[Updated for 2022-2023 qualifying income ranges and ARP expansion] To support millions of Americans struggling with the cost of health insurance an expanded premium tax credit has been made available to millions of Americans who purchase insurance via health insurance exchanges or marketplaces.
You have to purchase the insurance via these official exchanges or marketplaces to get the credit (which is applied by the provider who claims it from the government). Buying health insurance privately or getting it through your employer will disqualify you from getting this credit or subsidy.
This tax credit is officially called the Premium Tax Credit (PTC) and allows you offset the monthly premium costs of health care if your income is below certain thresholds. To get this credit, you must meet certain requirements and file a tax return.
The PTC can be used right away (via qualified insurance companies) to lower your monthly premium costs and you can choose how much advance credit payments to apply to your premiums each month, up to a maximum amount.
If the amount of advance credit payments you get for the year is less than the tax credit you’re due, you’ll get the difference as a refundable credit when you file your federal income tax return. If your advance payments for the year are more than the amount of your credit, you must repay the excess advance payments with your tax return.

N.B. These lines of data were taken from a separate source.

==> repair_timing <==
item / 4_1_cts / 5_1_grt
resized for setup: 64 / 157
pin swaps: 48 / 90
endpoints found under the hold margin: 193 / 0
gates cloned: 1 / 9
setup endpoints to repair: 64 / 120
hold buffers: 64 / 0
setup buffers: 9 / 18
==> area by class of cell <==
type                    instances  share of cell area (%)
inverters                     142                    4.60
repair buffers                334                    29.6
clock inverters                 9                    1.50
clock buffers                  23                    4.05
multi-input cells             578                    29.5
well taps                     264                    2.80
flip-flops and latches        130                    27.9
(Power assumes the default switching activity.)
**config.mk**
```make
export PLATFORM = sky130hd
export DESIGN_NAME = dma_chan_seq
export DESIGN_NICKNAME = d
export VERILOG_FILES = /design/src/rtl/dma_seq_pkg.sv /design/src/rtl/dma_trig_mux.sv /design/src/rtl/dma_evt_latch.sv /design/src/rtl/dma_seq_ctl.sv /design/src/rtl/dma_chan_seq.sv
export SDC_FILE = /design/constraint.sdc
export NUM_CORES = 1
export LEC_CHECK = 0
export CAP_MARGIN = 10
export CORE_MARGIN = 2
export CORE_UTILIZATION = 47
export DETAILED_ROUTE_END_ITERATION = 10
export GPL_TIMING_DRIVEN = 1
export PLACE_DENSITY = 0.81
export RECOVER_POWER = 50
export SLEW_MARGIN = 20
export SYNTH_ARGS = -nofsm -noshare
export SYNTH_HDL_FRONTEND = slang
export SYNTH_SLANG_ARGS = --single-unit
```
**constraint.sdc**
```tcl
create_clock -name clk -period 2.7 [get_ports clk]
set_clock_uncertainty 0.15 [all_clocks]
set_input_delay 0.27 -clock clk [delete_from_list [all_inputs] [get_ports clk]]
set_output_delay 0.27 -clock clk [all_outputs]
set_load 0.05 [all_outputs]
```
===== src/rtl/strobe_window_tracker.sv =====
module strobe_window_tracker #(
  parameter int CODE_W     = 9,
  parameter int RESET_CODE = 167,
  parameter int SKEW_W     = 4,
  parameter int STEP_SCALE = 4,
  parameter int LOCK_RUN   = 64
) (
  input  logic              clk,
  input  logic              rst_n,
  input  logic [1:0]        ctrl,
  input  logic [SKEW_W-1:0] skew,
  input  logic              upd,
  input  logic              early_smp,
  input  logic              late_smp,
  output logic [CODE_W-1:0] strobe_dly,
  output logic [CODE_W-1:0] sample_dly,
  output logic              locked,
  output logic [7:0]        status
);
  localparam int SPAN     = 1 << SKEW_W;
  localparam int MAX_T    = STEP_SCALE * SPAN;
  localparam int ACC_W    = $clog2(MAX_T) + 2;
  localparam int RUN_W    = $clog2(LOCK_RUN + 1);
  localparam int CODE_MAX = (1 << CODE_W) - 1;

  logic [CODE_W-1:0]       code;
  logic signed [ACC_W-1:0] acc, acc_nxt, thr;
  logic [RUN_W-1:0]        run;
  logic active, hit, vote_up, vote_dn, centred;

  assign active  = ctrl[0] & ctrl[1];
  assign hit     = upd & active;
  assign vote_up = early_smp & late_smp;
  assign vote_dn = ~early_smp & ~late_smp;
  assign centred = ~early_smp & late_smp;
  assign thr     = ACC_W'(STEP_SCALE) * (ACC_W'(SPAN) - ACC_W'(skew));
  assign acc_nxt = vote_up ? acc + ACC_W'(1) : acc - ACC_W'(1);

  always_ff @(posedge clk) begin
    if (!rst_n) begin
      code   <= CODE_W'(RESET_CODE);
      acc    <= '0;
      run    <= '0;
      locked <= 1'b0;
    end else if (!ctrl[0]) begin
      acc    <= '0;
      run    <= '0;
      locked <= 1'b0;
    end else if (hit) begin
      if (vote_up || vote_dn) begin
        run    <= '0;
        locked <= 1'b0;
        if (acc_nxt >= thr) begin
          acc <= '0;
          if (code != CODE_W'(CODE_MAX)) code <= code + CODE_W'(1);
        end else if (acc_nxt <= -thr) begin
          acc <= '0;
          if (code != '0) code <= code - CODE_W'(1);
        end else begin
          acc <= acc_nxt;
        end
      end else if (centred) begin
        if (run != RUN_W'(LOCK_RUN)) run <= run + RUN_W'(1);
        if (run == RUN_W'(LOCK_RUN - 1)) locked <= 1'b1;
      end else begin
        run <= '0;
      end
    end
  end

  assign strobe_dly = code;
  assign sample_dly = code;
  assign status     = active ? {5'b0, locked, 1'b0, 1'b1} : 8'h00;
endmodule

Your household size and income must fall within the falling thresholds to qualify for health care tax credit. If your income changes, or if you add or lose members of your household, your premium tax credit will likely change.
To be eligible for the premium tax credit, your household income must be at least 100, but no more than 400 percent of the federal poverty line for your family size. So in general the lower your income within these ranges, the more of a credit you get. To get an exact credit number you will have to submit a health insurance marketplace.
2022 PTC Eligibility. For tax years 2021 and 2022, the American Rescue Plan Act of 2021 (ARPA) temporarily expanded eligibility for the premium tax credit by eliminating the rule that a taxpayer with household income above 400% of the federal poverty line cannot qualify for a premium tax credit.IRS
The DHHS federal poverty guidelines are sometimes referred to as the “federal poverty line” or FPL. This is shown below for 2021 along with the PTC claimable via tax returns
|Household Income % of Federal Poverty Line||PTC claimable|
|Less than 150%||0%|
|150% to 199%||0%|
|200% to 249%||2%|
|250% to 299%||4%|
|300% to 399%||6%|
The above limits are for the latest tax year. They are indexed to inflation and adjusted annually and I will post updated figures when available. You can follow us via the options below.
Applying for the Premium Tax Credit
Because of the variables in figuring your qualification for this credit, your final PTC will be figured when you apply for coverage in the Marketplace.
Based upon that estimate, you can decide if you want to have all, some, or none of your estimated credit paid in advance directly to your insurance company to be applied to your monthly premiums
If at the end of the year you’ve taken more advance payments of the premium tax credit than you’re eligible for, you may have to pay money back when you file your federal income tax return.
This is called “reconciling” the advance payments of the premium tax credit and the actual premium tax credit you qualify for based on your final annual income for the year.
You can also refer to the IRS site for more details on this credit and how to account for it in your tax return.